The lines to copy are those holding the string "after" in the entries below.

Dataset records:
++++++++++++++++++++

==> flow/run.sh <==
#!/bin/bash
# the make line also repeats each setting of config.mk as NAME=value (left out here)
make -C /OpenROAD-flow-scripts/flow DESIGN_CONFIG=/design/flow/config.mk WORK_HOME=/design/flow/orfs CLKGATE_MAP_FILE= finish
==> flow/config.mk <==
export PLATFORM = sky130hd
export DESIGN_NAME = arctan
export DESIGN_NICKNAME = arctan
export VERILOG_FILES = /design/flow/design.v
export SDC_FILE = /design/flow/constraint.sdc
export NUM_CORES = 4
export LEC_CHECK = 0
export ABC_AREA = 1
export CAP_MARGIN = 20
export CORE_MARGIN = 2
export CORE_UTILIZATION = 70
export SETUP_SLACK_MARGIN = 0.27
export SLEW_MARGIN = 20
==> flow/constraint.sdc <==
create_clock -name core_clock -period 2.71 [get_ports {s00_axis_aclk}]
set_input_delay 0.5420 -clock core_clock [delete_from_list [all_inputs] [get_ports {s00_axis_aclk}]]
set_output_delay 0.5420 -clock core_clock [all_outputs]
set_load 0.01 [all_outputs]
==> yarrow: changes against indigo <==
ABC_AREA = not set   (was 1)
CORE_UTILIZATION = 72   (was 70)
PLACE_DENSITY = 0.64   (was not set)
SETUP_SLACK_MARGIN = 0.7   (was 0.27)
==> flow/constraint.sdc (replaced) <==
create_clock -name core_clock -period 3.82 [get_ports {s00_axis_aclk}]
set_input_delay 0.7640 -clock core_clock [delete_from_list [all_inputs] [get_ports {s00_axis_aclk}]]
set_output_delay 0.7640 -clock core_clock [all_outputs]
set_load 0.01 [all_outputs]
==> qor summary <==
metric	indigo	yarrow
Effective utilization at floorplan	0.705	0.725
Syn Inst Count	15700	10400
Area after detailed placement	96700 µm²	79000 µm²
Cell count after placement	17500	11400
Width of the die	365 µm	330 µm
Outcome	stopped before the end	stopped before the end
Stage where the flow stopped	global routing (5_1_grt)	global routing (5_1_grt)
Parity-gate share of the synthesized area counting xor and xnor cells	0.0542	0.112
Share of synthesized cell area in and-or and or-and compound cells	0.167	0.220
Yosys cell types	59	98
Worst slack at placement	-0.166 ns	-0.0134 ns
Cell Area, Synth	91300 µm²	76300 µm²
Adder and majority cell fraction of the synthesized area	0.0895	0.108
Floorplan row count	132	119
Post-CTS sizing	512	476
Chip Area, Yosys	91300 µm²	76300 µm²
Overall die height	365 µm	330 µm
==> job 3656: inputs <==
==> flow/design.v <==
module vDFFE(clk, load, in, out);
  parameter n=1;
  input clk, load;
  input [n-1:0] in;
  output [n-1:0] out;
  reg [n-1:0] out;
  reg [n-1:0] vDFF_in;
  always@(*)
    vDFF_in = (load) ? in : out;
  always @(posedge clk)
    out <= vDFF_in;
endmodule
module shifter(in, shift, sout);
	input [15:0] in;
	input [1:0] shift;
	output reg [15:0] sout;
	always@(*) begin
		case(shift)
			2'b00: sout = in;
			2'b01: sout = in << 1;
			2'b10: sout = in >> 1;
			2'b11: begin
				sout = in >> 1;
				sout[15] = in[15];
			end
			default: sout = in;
		endcase
	end
endmodule
module ALU(Ain, Bin, ALUop, out, Z);
	input [15:0] Ain, Bin;
	input [1:0] ALUop;
	output reg Z;
	output reg [15:0] out;
	always@(*) begin
		casex(ALUop)
			2'b00: out = Ain + Bin;
			2'b01: out = Ain - Bin;
			2'b10: out = Ain & Bin;
			2'b11: out = ~Bin;
			default: out = 16'bxxxxxxxxxxxxxxxx;
		endcase
		Z = (out == 16'b0) ? 1'b1 : 1'b0;
	end
endmodule
module regfile(data_in, writenum, write, readnum, clk, data_out);
	input [15:0] data_in;
	input [2:0] writenum, readnum;
	input write, clk;
	output reg [15:0] data_out;
	reg [7:0] writenum_out, readnum_out;
	reg [15:0] R0, R1, R2, R3, R4, R5, R6, R7;
	always@(*) begin
		writenum_out = 8'b0;
		case(writenum)
			3'b000: writenum_out[0] = 1'b1;
			3'b001: writenum_out[1] = 1'b1;
			3'b010: writenum_out[2] = 1'b1;
			3'b011: writenum_out[3] = 1'b1;
			3'b100: writenum_out[4] = 1'b1;
			3'b101: writenum_out[5] = 1'b1;
			3'b110: writenum_out[6] = 1'b1;
			3'b111: writenum_out[7] = 1'b1;
			default: writenum_out = 8'b0;
		endcase
	end
	always@(posedge clk) begin
		if(write) begin
			case(writenum_out)
				8'b00000001: R0 <= data_in;
				8'b00000010: R1 <= data_in;
				8'b00000100: R2 <= data_in;
				8'b00001000: R3 <= data_in;
				8'b00010000: R4 <= data_in;
				8'b00100000: R5 <= data_in;
				8'b01000000: R6 <= data_in;
				8'b10000000: R7 <= data_in;
				default: {R0, R1, R2, R3, R4, R5, R6, R7} <= {8'b0, 8'b0, 8'b0, 8'b0, 8'b0, 8'b0, 8'b0, 8'b0};
			endcase
		end
	end
	always@(*) begin
		readnum_out = 8'b0;
		case(readnum)
			3'b000: readnum_out[0] = 1'b1;
			3'b001: readnum_out[1] = 1'b1;
			3'b010: readnum_out[2] = 1'b1;
			3'b011: readnum_out[3] = 1'b1;
			3'b100: readnum_out[4] = 1'b1;
			3'b101: readnum_out[5] = 1'b1;
			3'b110: readnum_out[6] = 1'b1;
			3'b111: readnum_out[7] = 1'b1;
			default: readnum_out = 8'b0;
		endcase
	end
	always@(*) begin
		case(readnum_out)
			8'b00000001: data_out = R0;
			8'b00000010: data_out = R1;
			8'b00000100: data_out = R2;
			8'b00001000: data_out = R3;
			8'b00010000: data_out = R4;
			8'b00100000: data_out = R5;
			8'b01000000: data_out = R6;
			8'b10000000: data_out = R7;
			default: data_out = 16'b0;
		endcase
	end
endmodule
==> inputs of harbor <==
// UART_Top_Module
module UART_Top_Module(
input clk,                      
input rst,                      
input [7:0] data_in,            
input wr_en,rd_en,              
input [2:0] address,            
output  [7:0]data_o,            
output  serial_data_out,        
output  n_RTS,                  
output  tx_done,                
input   n_CTS                 
);
Settings: LEC_CHECK=0, ABC_AREA=0, CAP_MARGIN=20, CELL_PAD_IN_SITES_DETAIL_PLACEMENT=0, CELL_PAD_IN_SITES_GLOBAL_PLACEMENT=0, CORE_MARGIN=9, CORE_UTILIZATION=65, CTS_CLUSTER_DIAMETER=295, GPL_TIMING_DRIVEN=1, SLEW_MARGIN=20; clock period 1.46 ns.
run.sh (not shown) runs the stock make flow with config.mk's settings and CLKGATE_MAP_FILE=.
==> cedar (differences from harbor) <==
- CORE_MARGIN: 9 -> 2
- CORE_UTILIZATION: 65 -> 72
- CTS_CLUSTER_SIZE: unset -> 15
- PLACE_DENSITY_LB_ADDON: unset -> 0.29
==> flow/constraint.sdc (replaced) <==
create_clock -name core_clock -period 1.98 [get_ports {clk}]
set_input_delay 0.3960 -clock core_clock [delete_from_list [all_inputs] [get_ports {clk}]]
set_output_delay 0.3960 -clock core_clock [all_outputs]
set_load 0.01 [all_outputs]
==> comparison table <==
Run status: harbor complete, but fails checks; cedar complete, but fails checks
Layout check failures: harbor setup timing; cedar setup timing
Crit-path max cell delay: harbor 0.55 ns; cedar 0.41 ns
Total power draw: harbor 32.15 mW; cedar 22.23 mW
Vertical die size: harbor 193.8 µm; cedar 171.1 µm
Core ar.: harbor 0.03003 mm²; cedar 0.02763 mm²
Count of plain and timing-repair buffers in the layout: harbor 328; cedar 229
Post-synthesis to final-layout area growth: harbor 30.62%; cedar 21.15%
Upper clock frequency limit: harbor 432.1 MHz; cedar 414.6 MHz
Leak Pwr: harbor 9.719 nW; cedar 8.773 nW
Crit path DAT: harbor 2.62 ns; cedar 2.68 ns
Origin of the worst setup path: harbor F1.pr[0]; cedar F1.pw[0]
Maximum number of pins on one net before global-route repair: harbor 34; cedar 46
GRT Util Overall: harbor 27.75%; cedar 39.47%
Total net switching power: harbor 8.286 mW; cedar 6.052 mW
Combinational fraction of the cell area: harbor 33.96%; cedar 34.54%
Global Route met2 Usage: harbor 46.35%; cedar 67.25%
Wire length of the first global-routing pass: harbor 81990 µm; cedar 84640 µm
R2r worst-path depth: harbor 5; cedar 9
Sw Share: harbor 25.77%; cedar 27.23%
CP max-delay cell: harbor sky130_fd_sc_hd__mux4_2; cedar sky130_fd_sc_hd__dfxtp_4

* * *

==> trial 59: inputs <==
==> flow/design.v <==
`timescale 1ns / 1ps
module fifo
(
 input we,  
 input re,
 input clk,
 input rst,
 input [7:0] data_in,
 output full,
 output reg [7:0] data_o,
 output  empty
);
integer i;
reg [4:0] pr,pw;
reg [7:0] mem [31:0];
assign empty = (pw == pr);
assign full  = ((pw + 5'd1) == pr);
 always@(posedge clk )
begin
 if(!rst)
  begin
   pr<=5'd1;
   pw<=5'd1;
   for(i=0;i<=31;i=i+1)
    begin
      mem[i]<=8'b0;
    end
  end
else
begin
  if(re&&!empty)
   begin
     data_o<=mem[pr];
     pr<=pr+5'd1;
   end
  if(we&&!full )
   begin
     mem[pw]<=data_in;
     pw<=pw+5'd1;
   end
end
end
endmodule
`timescale 1ns / 1ps
module UART_User_interface(
input [7:0]data_in,
input [2:0]addr,
input wr_en,
input rd_en,
input rst,
input clk,
input fifo_full,
output reg [7:0]AXI_data_out,
output reg [7:0]data_fifo,
output reg fifo_wr_en,
output     [7:0]reg_array0,
output     [7:0]reg_array1,
output     [7:0]reg_array3,
output     [7:0]reg_array4
    );
 reg [7:0] mem [0:7];
assign reg_array0=mem[0];    
assign reg_array1=mem[1];    
assign reg_array3=mem[3];    
assign reg_array4=mem[4];    
always @ (posedge clk) begin
 if (!rst) begin
   mem[0] <= 8'b0;
   mem[1] <= 8'b0;
   mem[2] <= 8'b0;
   mem[3] <= 8'b0;
   mem[4] <= 8'b0;
   mem[5] <= 8'b0;
   mem[6] <= 8'b0;
   mem[7] <= 8'b0;
   AXI_data_out <= 8'b0;
   data_fifo <= 8'b0;
   fifo_wr_en <= 1'b0;
    end
 else begin
   if (wr_en) 
      begin
       mem[addr] <= data_in;
       AXI_data_out <= 0;
         if (addr== 3'b000&& !fifo_full && reg_array3[7] == 0)
         begin                              
            fifo_wr_en <= 1'b1;             
            data_fifo <= data_in;
            mem[5] <= 8'b11111101;
         end 
         else 
         begin
            mem[5]<= 8'b11111111;
            fifo_wr_en <= 1'b0;
            data_fifo <= 8'b0;
         end  
   end	  
   else if (rd_en) begin
	       AXI_data_out <= mem[addr];
	       fifo_wr_en <= 1'b0;
   end
   else begin
	      AXI_data_out <= 0;
	      fifo_wr_en <= 1'b0;
	      mem[5]<= 8'b11111111;
   end	 
 end
end
endmodule
`timescale 1ns / 1ps
module c_div
(
input control,               
input clk_cpu,               
input rst,
input [7:0] tx,              
input [7:0] rate,            
output reg baud_clock,       
output reg baud_tick         
);
reg [15:0] value_rate;
reg  [22:0] int_counter;
reg generate_clk;
always @( posedge clk_cpu)
begin
	if (!rst)
		begin
         value_rate <=16'b0;
		 int_counter <= 0;
	     baud_clock <=1;
         generate_clk <= 0;
         baud_tick <= 0;
		end
    else if (control) begin
         value_rate <= {rate,tx};
         generate_clk <= 1;
         baud_tick <= 0;
    end
    else if (generate_clk) begin
	      if (int_counter == ((value_rate/2)))   
		     begin
		      int_counter <= 0;
		      baud_clock <= ~baud_clock;
		      baud_tick <= ~baud_clock;
		      end
	      else begin
		      int_counter <= int_counter + 1;
		      baud_tick <= 0;
	      end
          end
    else begin
             value_rate <= 16'b0;
		     int_counter <= 0;
	         baud_clock <=1;
	         baud_tick <= 0;
         end
end
endmodule
`timescale 1ns / 1ps
module Process(
    input LCR0,                            
    input LCR1,
    input LCR2,                            
    input LCR3,                            
    input LCR4,                           
    input LCR5,
    input [7:0] data_in,  
    input fifo_empty,                      
    input clk,
    input reset,
    input tx_ready,                       
    output reg  fifo_read,                
    output reg [8:0] data_out,  
    output reg  [3:0] data_length,
    output reg [1:0] num_stop_bit,     
    output reg data_out_active         
    );
 reg  [3:0] data_in_length ;
 reg [7:0] data;
 reg [2:0] state;
 reg [2:0] next_state;
 reg parity;
 parameter  IDLE = 1'b0;
 parameter  data_processing = 1'b1;
always @(posedge clk)
begin
  if (reset==0)  state<= IDLE;
  else           state<= next_state;
end
always @*
 begin
   data_out_active =  0;
   data_out =0;
   num_stop_bit =0;
   data_length =0;
   fifo_read = 0;
   data = 0;
   data_in_length = 0;
   parity = 0;
   next_state = IDLE;
   case (state)
   IDLE:
     begin
    if ( fifo_empty == 0 && tx_ready)   
       begin                            
      fifo_read = 1;                     
     next_state = data_processing ;
       end
 end
data_processing:
    begin
    data_out_active=1;
 case({LCR0,LCR1})               
      2'b00:   begin data_in_length =5; data = {3'b000, data_in[4:0]}; end
      2'b01:   begin data_in_length =6; data = {2'b00,  data_in[5:0]}; end
      2'b10:   begin data_in_length =7; data = {1'b0,   data_in[6:0]}; end
      default: begin data_in_length =8; data = data_in;               end
 endcase
 parity = (^data) ^ LCR5;
     if (LCR3==1)
 begin
      data_length = data_in_length + 4'd1 ;
      data_out = {1'b0,data} | ({8'b0,parity} << data_in_length) ;
     end
 else
      begin
      data_length =  data_in_length;
      data_out = {1'b0,data};
      end
 case (LCR2)                             
 1'b0:    num_stop_bit=2'b01;    
 default: begin
        case({LCR0,LCR1})
        2'b00:   num_stop_bit=2'b10 ;     
        default: num_stop_bit= 2'b11 ;    
        endcase
     end
endcase
    if(!tx_ready)
       next_state=  IDLE;
    else
       next_state=  data_processing ;
    end
 default: begin
    next_state = IDLE;
 end
endcase
 end
endmodule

++++++++++++++++++++

Task response:
Area after detailed placement	96700 µm²	79000 µm²
Cell count after placement	17500	11400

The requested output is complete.